# Civil and human rights and freedoms



## Earl of Ormonde (Sep 5, 2008)

I wasn't sure whether to start this new thread or carry on in the guns thread. But ultimately this is a separate issue with a lot of philosophical, moral and ethical angles, twists and turns that it would be better in a new thread.

I'm taking as my start point a few similar comments that were made a few times in the guns thread "the right to self-defence" "the civil right to defend oneself" "the human right to self-defence" and so on.

These ARE NOT civil or human rights they are far more fundamental than that. A right indicates some socio-cultural involvement and some legislative decision.

No, self-defence, survival is a basic human instinct.

Now this is where I want to spin the discussion off into what could be a fascinating or even surreal discussion; so let's suppose for starters that self-defence is a civil right stipulated by law, well then, when someone is sentenced to death wouldn't they be entitled to defend themselves and prevent execution of the death sentence at all costs, their self-defence being a civil right?

Does the legislative system remove all civil rights once a death sentence has been passed? What about human rights? Those remain on death row. As does the instinct for survival.

So, whatever way you cut it, a prisoner trying to escape from death row or preventing execution of the death sentence is only doing what is natural. 

Now, if you say that everyone has a civil or human right to self-defence how does the State view itself when it passes a death sentence? 

Tricky stuff!

Seems to me that States that have a death penalty,(be they in Asia, Africa or the Americas) pose a threat to their own societies as they aren't bound by the same laws that govern the people i.e. killing people is wrong. UNLESS you're the govt.

This isn't a question of the rights and wrongs of the death penalty it is a question of where rights and laws start and finish and to whom they apply. 

Consistency is clearly not a commonly used word in this field it seems.


----------



## Bjorn (May 2, 2010)

Basic human rights don't really need legislation. Or rather, should be positively legislated in any constitution. 

I see your point on the death penalty though.


----------



## Earl of Ormonde (Sep 5, 2008)

Bjorn said:


> Basic human rights don't really need legislation.

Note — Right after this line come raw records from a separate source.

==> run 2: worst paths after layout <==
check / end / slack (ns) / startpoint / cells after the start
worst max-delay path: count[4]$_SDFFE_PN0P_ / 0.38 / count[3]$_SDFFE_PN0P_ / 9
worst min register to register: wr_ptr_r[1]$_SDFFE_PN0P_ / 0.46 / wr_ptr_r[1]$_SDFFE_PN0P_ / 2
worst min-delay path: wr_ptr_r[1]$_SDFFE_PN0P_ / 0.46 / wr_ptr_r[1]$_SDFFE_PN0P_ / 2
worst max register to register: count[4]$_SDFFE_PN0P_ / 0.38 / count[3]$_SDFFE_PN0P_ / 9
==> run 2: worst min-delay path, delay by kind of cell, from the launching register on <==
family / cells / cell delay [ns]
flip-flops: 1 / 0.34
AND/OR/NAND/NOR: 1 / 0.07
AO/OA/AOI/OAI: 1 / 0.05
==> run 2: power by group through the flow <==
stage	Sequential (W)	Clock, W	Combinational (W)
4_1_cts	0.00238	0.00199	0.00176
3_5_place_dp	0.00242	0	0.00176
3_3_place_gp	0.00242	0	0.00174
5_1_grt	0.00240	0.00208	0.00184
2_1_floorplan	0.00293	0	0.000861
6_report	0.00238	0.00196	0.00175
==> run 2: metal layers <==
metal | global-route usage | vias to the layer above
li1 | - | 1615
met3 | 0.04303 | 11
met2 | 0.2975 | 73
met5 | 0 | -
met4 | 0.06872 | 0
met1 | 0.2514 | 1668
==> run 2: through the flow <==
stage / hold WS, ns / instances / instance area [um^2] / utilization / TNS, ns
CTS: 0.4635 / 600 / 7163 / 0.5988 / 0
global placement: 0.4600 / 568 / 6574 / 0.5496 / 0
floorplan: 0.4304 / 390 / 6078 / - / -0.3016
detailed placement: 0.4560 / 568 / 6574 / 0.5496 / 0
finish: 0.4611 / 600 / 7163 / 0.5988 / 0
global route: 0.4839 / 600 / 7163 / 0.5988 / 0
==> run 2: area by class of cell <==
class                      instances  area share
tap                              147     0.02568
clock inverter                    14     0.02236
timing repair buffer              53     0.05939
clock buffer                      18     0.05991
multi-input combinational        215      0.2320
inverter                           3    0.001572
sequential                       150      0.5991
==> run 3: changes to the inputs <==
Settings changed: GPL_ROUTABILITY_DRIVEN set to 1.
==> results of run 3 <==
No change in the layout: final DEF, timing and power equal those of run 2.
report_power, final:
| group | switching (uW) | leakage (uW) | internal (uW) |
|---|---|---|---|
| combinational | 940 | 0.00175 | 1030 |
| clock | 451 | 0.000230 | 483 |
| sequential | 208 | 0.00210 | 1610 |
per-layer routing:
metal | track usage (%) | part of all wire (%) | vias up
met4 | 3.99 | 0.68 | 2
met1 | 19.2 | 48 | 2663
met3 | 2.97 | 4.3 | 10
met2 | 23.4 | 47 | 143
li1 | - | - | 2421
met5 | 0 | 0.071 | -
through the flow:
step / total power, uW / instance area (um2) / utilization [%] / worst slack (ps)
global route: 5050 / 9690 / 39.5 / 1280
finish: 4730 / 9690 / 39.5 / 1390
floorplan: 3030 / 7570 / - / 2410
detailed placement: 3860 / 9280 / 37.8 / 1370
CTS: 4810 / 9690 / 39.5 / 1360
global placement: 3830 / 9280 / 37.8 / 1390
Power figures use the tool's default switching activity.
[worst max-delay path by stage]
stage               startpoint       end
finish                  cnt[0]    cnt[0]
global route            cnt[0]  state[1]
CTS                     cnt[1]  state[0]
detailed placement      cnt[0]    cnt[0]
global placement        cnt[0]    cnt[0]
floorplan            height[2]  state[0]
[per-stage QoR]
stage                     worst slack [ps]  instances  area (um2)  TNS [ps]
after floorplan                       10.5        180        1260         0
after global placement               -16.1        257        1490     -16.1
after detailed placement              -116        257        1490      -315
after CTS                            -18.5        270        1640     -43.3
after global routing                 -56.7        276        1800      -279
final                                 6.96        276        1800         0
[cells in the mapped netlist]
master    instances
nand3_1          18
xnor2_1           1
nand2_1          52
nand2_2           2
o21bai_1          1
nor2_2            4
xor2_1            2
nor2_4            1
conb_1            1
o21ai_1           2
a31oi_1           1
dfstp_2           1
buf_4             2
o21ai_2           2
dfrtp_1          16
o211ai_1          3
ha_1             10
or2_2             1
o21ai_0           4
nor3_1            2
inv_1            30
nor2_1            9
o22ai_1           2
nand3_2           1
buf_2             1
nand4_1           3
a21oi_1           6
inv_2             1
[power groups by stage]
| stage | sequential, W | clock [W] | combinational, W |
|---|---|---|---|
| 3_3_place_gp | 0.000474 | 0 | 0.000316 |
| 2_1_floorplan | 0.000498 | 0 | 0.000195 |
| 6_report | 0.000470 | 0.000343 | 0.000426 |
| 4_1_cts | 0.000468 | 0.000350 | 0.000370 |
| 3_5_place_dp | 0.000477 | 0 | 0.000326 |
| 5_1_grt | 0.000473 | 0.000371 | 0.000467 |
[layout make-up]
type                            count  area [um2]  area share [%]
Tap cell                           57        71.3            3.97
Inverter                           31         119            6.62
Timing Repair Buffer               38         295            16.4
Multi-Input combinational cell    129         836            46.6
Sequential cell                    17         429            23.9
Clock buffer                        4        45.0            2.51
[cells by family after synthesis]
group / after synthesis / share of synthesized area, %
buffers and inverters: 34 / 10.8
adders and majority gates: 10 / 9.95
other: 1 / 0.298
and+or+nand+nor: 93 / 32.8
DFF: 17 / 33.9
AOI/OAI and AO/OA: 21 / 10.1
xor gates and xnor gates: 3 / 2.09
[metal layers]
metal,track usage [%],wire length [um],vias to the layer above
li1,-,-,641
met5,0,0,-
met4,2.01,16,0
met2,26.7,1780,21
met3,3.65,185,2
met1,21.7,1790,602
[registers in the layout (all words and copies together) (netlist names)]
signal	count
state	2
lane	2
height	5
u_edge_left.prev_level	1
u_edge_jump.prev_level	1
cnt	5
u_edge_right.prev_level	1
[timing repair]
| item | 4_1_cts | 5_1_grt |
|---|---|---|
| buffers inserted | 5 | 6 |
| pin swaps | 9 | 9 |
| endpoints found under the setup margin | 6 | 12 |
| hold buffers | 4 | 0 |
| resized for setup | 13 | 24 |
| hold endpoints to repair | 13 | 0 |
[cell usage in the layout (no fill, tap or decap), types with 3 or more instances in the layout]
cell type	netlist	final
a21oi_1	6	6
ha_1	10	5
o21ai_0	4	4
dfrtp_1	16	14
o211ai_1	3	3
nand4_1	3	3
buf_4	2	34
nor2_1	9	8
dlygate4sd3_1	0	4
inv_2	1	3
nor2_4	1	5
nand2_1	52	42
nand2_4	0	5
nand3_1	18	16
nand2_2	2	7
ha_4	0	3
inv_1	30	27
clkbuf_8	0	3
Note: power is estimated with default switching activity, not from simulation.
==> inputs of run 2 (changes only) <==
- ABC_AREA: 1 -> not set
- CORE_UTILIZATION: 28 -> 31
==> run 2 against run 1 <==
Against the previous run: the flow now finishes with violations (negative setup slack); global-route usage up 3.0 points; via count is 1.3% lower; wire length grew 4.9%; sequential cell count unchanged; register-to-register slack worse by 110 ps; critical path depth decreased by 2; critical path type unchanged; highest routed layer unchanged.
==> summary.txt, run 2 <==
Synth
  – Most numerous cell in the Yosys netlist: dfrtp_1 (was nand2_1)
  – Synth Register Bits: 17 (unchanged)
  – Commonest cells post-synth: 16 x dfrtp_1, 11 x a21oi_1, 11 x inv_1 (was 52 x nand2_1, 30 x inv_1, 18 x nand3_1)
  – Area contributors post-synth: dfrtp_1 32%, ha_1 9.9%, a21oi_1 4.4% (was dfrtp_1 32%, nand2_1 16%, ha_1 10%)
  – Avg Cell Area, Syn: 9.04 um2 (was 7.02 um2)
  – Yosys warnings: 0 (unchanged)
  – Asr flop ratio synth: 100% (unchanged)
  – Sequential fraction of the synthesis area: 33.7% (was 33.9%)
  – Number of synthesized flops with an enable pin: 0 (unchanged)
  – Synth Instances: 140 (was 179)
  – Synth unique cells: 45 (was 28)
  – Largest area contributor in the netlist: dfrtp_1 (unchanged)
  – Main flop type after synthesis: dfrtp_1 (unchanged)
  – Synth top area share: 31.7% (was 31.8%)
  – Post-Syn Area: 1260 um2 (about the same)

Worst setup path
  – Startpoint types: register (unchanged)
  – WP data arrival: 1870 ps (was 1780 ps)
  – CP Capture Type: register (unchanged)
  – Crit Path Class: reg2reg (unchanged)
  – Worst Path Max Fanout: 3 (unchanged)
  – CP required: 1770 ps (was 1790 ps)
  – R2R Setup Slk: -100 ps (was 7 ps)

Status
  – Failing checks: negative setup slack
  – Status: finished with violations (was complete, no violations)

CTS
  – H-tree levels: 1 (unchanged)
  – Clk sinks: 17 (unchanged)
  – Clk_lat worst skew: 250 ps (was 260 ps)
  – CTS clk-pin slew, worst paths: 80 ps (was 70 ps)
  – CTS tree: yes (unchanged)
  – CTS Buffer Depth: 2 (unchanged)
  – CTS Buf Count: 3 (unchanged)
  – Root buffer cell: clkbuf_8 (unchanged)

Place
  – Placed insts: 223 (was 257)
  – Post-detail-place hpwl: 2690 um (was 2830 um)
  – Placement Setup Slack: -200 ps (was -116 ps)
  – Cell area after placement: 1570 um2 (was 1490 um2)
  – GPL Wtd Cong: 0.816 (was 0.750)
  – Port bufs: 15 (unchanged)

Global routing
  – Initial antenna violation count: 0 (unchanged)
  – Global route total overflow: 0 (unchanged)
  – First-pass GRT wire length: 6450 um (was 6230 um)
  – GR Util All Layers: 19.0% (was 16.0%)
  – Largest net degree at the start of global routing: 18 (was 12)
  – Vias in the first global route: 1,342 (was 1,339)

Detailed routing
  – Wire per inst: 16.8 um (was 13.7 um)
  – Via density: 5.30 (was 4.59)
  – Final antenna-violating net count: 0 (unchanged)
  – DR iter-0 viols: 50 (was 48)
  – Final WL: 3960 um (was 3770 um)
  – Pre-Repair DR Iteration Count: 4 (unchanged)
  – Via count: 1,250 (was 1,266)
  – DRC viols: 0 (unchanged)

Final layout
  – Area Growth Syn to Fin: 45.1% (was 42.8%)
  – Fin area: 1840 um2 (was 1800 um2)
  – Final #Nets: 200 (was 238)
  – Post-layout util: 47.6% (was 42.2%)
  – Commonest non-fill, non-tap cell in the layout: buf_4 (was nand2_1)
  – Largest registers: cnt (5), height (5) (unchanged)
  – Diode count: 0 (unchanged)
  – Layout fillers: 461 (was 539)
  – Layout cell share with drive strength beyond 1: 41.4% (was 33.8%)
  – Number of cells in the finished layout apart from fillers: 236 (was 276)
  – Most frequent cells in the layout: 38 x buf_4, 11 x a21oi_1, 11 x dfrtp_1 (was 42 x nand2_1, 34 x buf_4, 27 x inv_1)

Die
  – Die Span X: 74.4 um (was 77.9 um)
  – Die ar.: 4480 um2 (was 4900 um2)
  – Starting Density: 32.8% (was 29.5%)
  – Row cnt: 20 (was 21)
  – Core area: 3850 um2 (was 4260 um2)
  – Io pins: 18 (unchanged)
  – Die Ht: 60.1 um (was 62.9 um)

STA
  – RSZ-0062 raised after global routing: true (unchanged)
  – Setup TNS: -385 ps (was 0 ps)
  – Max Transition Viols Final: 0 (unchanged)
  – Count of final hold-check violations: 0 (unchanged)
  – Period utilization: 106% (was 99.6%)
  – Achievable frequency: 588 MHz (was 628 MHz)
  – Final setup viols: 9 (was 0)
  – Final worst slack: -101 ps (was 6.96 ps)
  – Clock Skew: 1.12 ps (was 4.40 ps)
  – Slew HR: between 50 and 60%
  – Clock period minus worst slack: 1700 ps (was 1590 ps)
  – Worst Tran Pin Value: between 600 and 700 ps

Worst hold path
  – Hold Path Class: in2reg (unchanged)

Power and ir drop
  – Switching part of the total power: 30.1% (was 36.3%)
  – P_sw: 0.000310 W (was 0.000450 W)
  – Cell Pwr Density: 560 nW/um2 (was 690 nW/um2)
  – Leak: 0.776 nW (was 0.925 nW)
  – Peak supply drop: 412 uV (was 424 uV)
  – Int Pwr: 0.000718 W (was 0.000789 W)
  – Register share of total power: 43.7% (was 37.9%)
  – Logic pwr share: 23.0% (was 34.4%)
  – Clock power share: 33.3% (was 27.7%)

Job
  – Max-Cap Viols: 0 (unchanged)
## config.mk

```make
export PLATFORM = sky130hd
export DESIGN_NAME = diff_word_decode
export DESIGN_NICKNAME = d
export VERILOG_FILES = /design/src/rtl/diff_word_decode.sv
export SDC_FILE = /design/constraint.sdc
export NUM_CORES = 1
export LEC_CHECK = 0
export BUFFER_PORTS_ARGS = -buffer_cell sky130_fd_sc_hd__buf_2
export CAP_MARGIN = 20
export CORE_UTILIZATION = 55
export CTS_BUF_LIST = sky130_fd_sc_hd__clkbuf_4 sky130_fd_sc_hd__clkbuf_8
export CTS_CLUSTER_SIZE = 28
export DETAILED_ROUTE_END_ITERATION = 16
export PLACE_DENSITY = 0.81
export SKIP_CTS_REPAIR_TIMING = 1
export SYNTH_ARGS = -nofsm -noshare
export SYNTH_HDL_FRONTEND = slang
export SYNTH_SLANG_ARGS = --single-unit
export TNS_END_PERCENT = 10
```

## constraint.sdc

```tcl
create_clock -name clk -period 6.27 [get_ports clk]
set_input_delay 0.9405 -clock clk [delete_from_list [all_inputs] [get_ports clk]]
set_output_delay 0.9405 -clock clk [all_outputs]
set_load 0.01 [all_outputs]
```

## src/rtl/diff_word_decode.sv

```systemverilog
`default_nettype none
// ============================================================================
// Module  : diff_word_decode
// Brief   : Rebuilds a word of 2-bit digits from its differential form,
//           resolving one digit per clock from the MS digit downwards.
// Rev     : 1.0  initial release
// ============================================================================
module diff_word_decode #(
  parameter int N = 8
) (
  input  logic           clk,
  input  logic           rst,
  input  logic           in_valid,
  input  logic [2*N-1:0] in_word,
  output logic           in_ready,
  output logic           out_valid,
  output logic [2*N-1:0] out_word,
  input  logic           out_ready,
  output logic           busy,
  output logic [15:0]    word_count
);

  localparam int IW = (N > 2) ? $clog2(N) : 1;

  typedef enum logic [1:0] {
    S_IDLE   = 2'd0,
    S_DECODE = 2'd1,
    S_OUTPUT = 2'd2
  } state_t;

  state_t          r_state;
  state_t          w_state_nxt;
  logic [2*N-3:0]  r_diff;      // MS digit is copied straight into the result
  logic [2*N-1:0]  r_result;
  logic [2*N-1:0]  r_out;
  logic [IW-1:0]   r_idx;
  logic [15:0]     r_word_count;

  logic            w_accept;
  logic            w_out_hs;
  logic            w_last;
  logic [2:0]      w_sum;
  logic [1:0]      w_digit;

  assign in_ready   = (r_state == S_IDLE) && !rst;
  assign out_valid  = (r_state == S_OUTPUT);
  assign busy       = (r_state != S_IDLE);
  assign out_word   = r_out;
  assign word_count = r_word_count;

  assign w_accept = in_valid && in_ready;
  assign w_out_hs = out_valid && out_ready;
  assign w_last   = (r_state == S_DECODE) && (r_idx == '0);

  assign w_sum   = {1'b0, r_diff[2*int'(r_idx) +: 2]}
                 + {1'b0, r_result[2*int'(r_idx) + 2 +: 2]};
  assign w_digit = w_sum[1:0];

  always_ff @(posedge clk or posedge rst) begin
    if (rst) begin
      r_state <= S_IDLE;
    end else begin
      r_state <= w_state_nxt;
    end
  end

  always_comb begin
    w_state_nxt = r_state;
    case (r_state)
      S_IDLE:   if (w_accept) w_state_nxt = S_DECODE;
      S_DECODE: if (r_idx == '0) w_state_nxt = S_OUTPUT;
      S_OUTPUT: if (out_ready) w_state_nxt = S_IDLE;
      default:  w_state_nxt = S_IDLE;
    endcase
  end

  always_ff @(posedge clk or posedge rst) begin
    if (rst) begin
      r_diff       <= '0;
      r_result     <= '0;
      r_out        <= '0;
      r_idx        <= '0;
      r_word_count <= '0;
    end else begin
      if (w_accept) begin
        r_diff   <= in_word[2*N-3:0];
        r_result <= {in_word[2*N-1 -: 2], {(2*N-2){1'b0}}};
        r_idx    <= IW'(N-2);
      end else if (r_state == S_DECODE) begin
        r_result[2*int'(r_idx) +: 2] <= w_digit;
        r_idx                        <= r_idx - 1'b1;
        // Publish only complete words so out_word never shows partial results
        if (w_last) begin
          r_out <= {r_result[2*N-1:2], w_digit};
        end
      end
      if (w_out_hs) begin
        r_word_count <= r_word_count + 16'd1;
      end
    end
  end

endmodule
`default_nettype wire

```

# Yosys cells after proc, flatten, opt, wreduce, memory -nomap -nowiden
# Cells that the tools add are included.
dict set report totals {
  elab_cells 41
  register_bits 67
}
dict set report op_classes {
  n_eq_ne 5
  shifts 4
  n_addsub 5
  bitwise 1
  n_reduce_logical 11
  n_mux 9
}
# operator n
set op_table {}
lappend op_table {{$neg 4->33} 1}
lappend op_table {{$shift 2x33->16 const A} 1}
lappend op_table {{$shiftx 2x33->16} 1}
lappend op_table {{$mux 16} 2}
lappend op_table {{$add 16x1->16 const B} 1}
lappend op_table {{$bwmux 16} 1}
lappend op_table {{$shiftx 16x6->2} 1}
lappend op_table {{$shiftx 14x5->2} 1}
lappend op_table {{$mux 2} 3}
lappend op_table {{$mux 3} 2}
lappend op_table {{$pmux 2 s3} 1}
lappend op_table {{$reduce_and 3->1} 2}
lappend op_table {{$add 4x2->5 const B} 1}
lappend op_table {{$logic_and 1x1->1} 4}
lappend op_table {{$ne 2x2->1 const B} 2}
lappend op_table {{$reduce_bool 2->1} 2}
lappend op_table {{$logic_not 3->1} 1}
lappend op_table {{$sub 3x1->3 const B} 1}
lappend op_table {{$add 2x2->2} 1}
lappend op_table {{$eq 2x1->1 const B} 1}
lappend op_table {{$eq 2x2->1 const B} 1}
lappend op_table {{$logic_not 2->1} 1}
lappend op_table {{$ne 2x1->1 const B} 1}
lappend op_table {{$logic_not 1->1} 1}
lappend op_table {{$not 1->1} 1}

# Longest topological paths before layout
dict set report depth {
  depth_word 7
  ltp_mapped 10
  mapped_depth_nobuf 9
}

# Worst setup path after synthesis
# OpenSTA, ideal clock, no wires.
dict set report synth_path {
  path_type {register to register}
  start {register r_idx[0]}
  end {register r_result[12]}
  arrival_time_ns 2.502
  setup_ns 0.068
  stages_incl_launch_ff 10
  setup_slack_ns 3.701
  path_cell_list {dfrtp_1 -> buf_2 -> buf_2 -> mux2_2 -> a221oi_1 -> a221oi_1 -> ha_1 -> nand2b_1 -> a2111oi_0 -> a22o_1}
}
dict set report synth_via {
  elab_chain_cells 7
  elab_cells_between_ends 10
  cone_classes {3 x add/sub; 4 x shift; 3 x mux}
}
# item line
set synth_rtl {}
lappend synth_rtl {{start: declaration} 36} ;# logic [IW-1:0] r_idx;
lappend synth_rtl {{start signal: assignment} 88} ;# r_idx <= IW'(N-2);
lappend synth_rtl {{start signal: assignment} 91} ;# r_idx <= r_idx - 1'b1;
lappend synth_rtl {{$add 4x2->5} 56} ;# + {1'b0, r_result[2*int'(r_idx) + 2 +: 2]};
lappend synth_rtl {{$shiftx 16x6->2} 56}
lappend synth_rtl {{$add 2x2->2 *} 56}
lappend synth_rtl {{net w_sum[0]} 42} ;# logic [2:0] w_sum;
lappend synth_rtl {{$shiftx 2x33->16 *} 90} ;# r_result[2*int'(r_idx) +: 2] <= w_digit;
lappend synth_rtl {{$bwmux 16 *} 90}
lappend synth_rtl {{$mux 16 *} 89} ;# end else if (r_state == S_DECODE) begin
lappend synth_rtl {{$mux 16 *} 85} ;# if (w_accept) begin
lappend synth_rtl {{end signal: assignment} 87} ;# r_result <= {in_word[2*N-1 -: 2], {(2*N-2){1'b0}}};
lappend synth_rtl {{end signal: indexed assignment} 90}
lappend synth_rtl {{end: declaration} 34} ;# logic [2*N-1:0] r_result;
# The timed path passes the listed nets; every way through them passes the cells marked *. The select of a mux whose other input is x is not followed.
# A chain may end at the register's enable or synchronous reset.

# Worst setup path after layout
# Same ends and word-level chain as after synthesis.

They shouldn't. But they do. That is why the UN legislates for them because many states don't recognise certain human rights.


----------



## Haffman (Oct 11, 2010)

I find the whole 'rights' thing philosophically difficult, outside of purely legal affairs. After all nobody really has a _right_ to life, liberty, happiness, shelter, food and so forth. But perhaps this is the complacency of living in a society of relative comfort where I have not had to 'fight' for these rights and therefore take them for granted? Is that it?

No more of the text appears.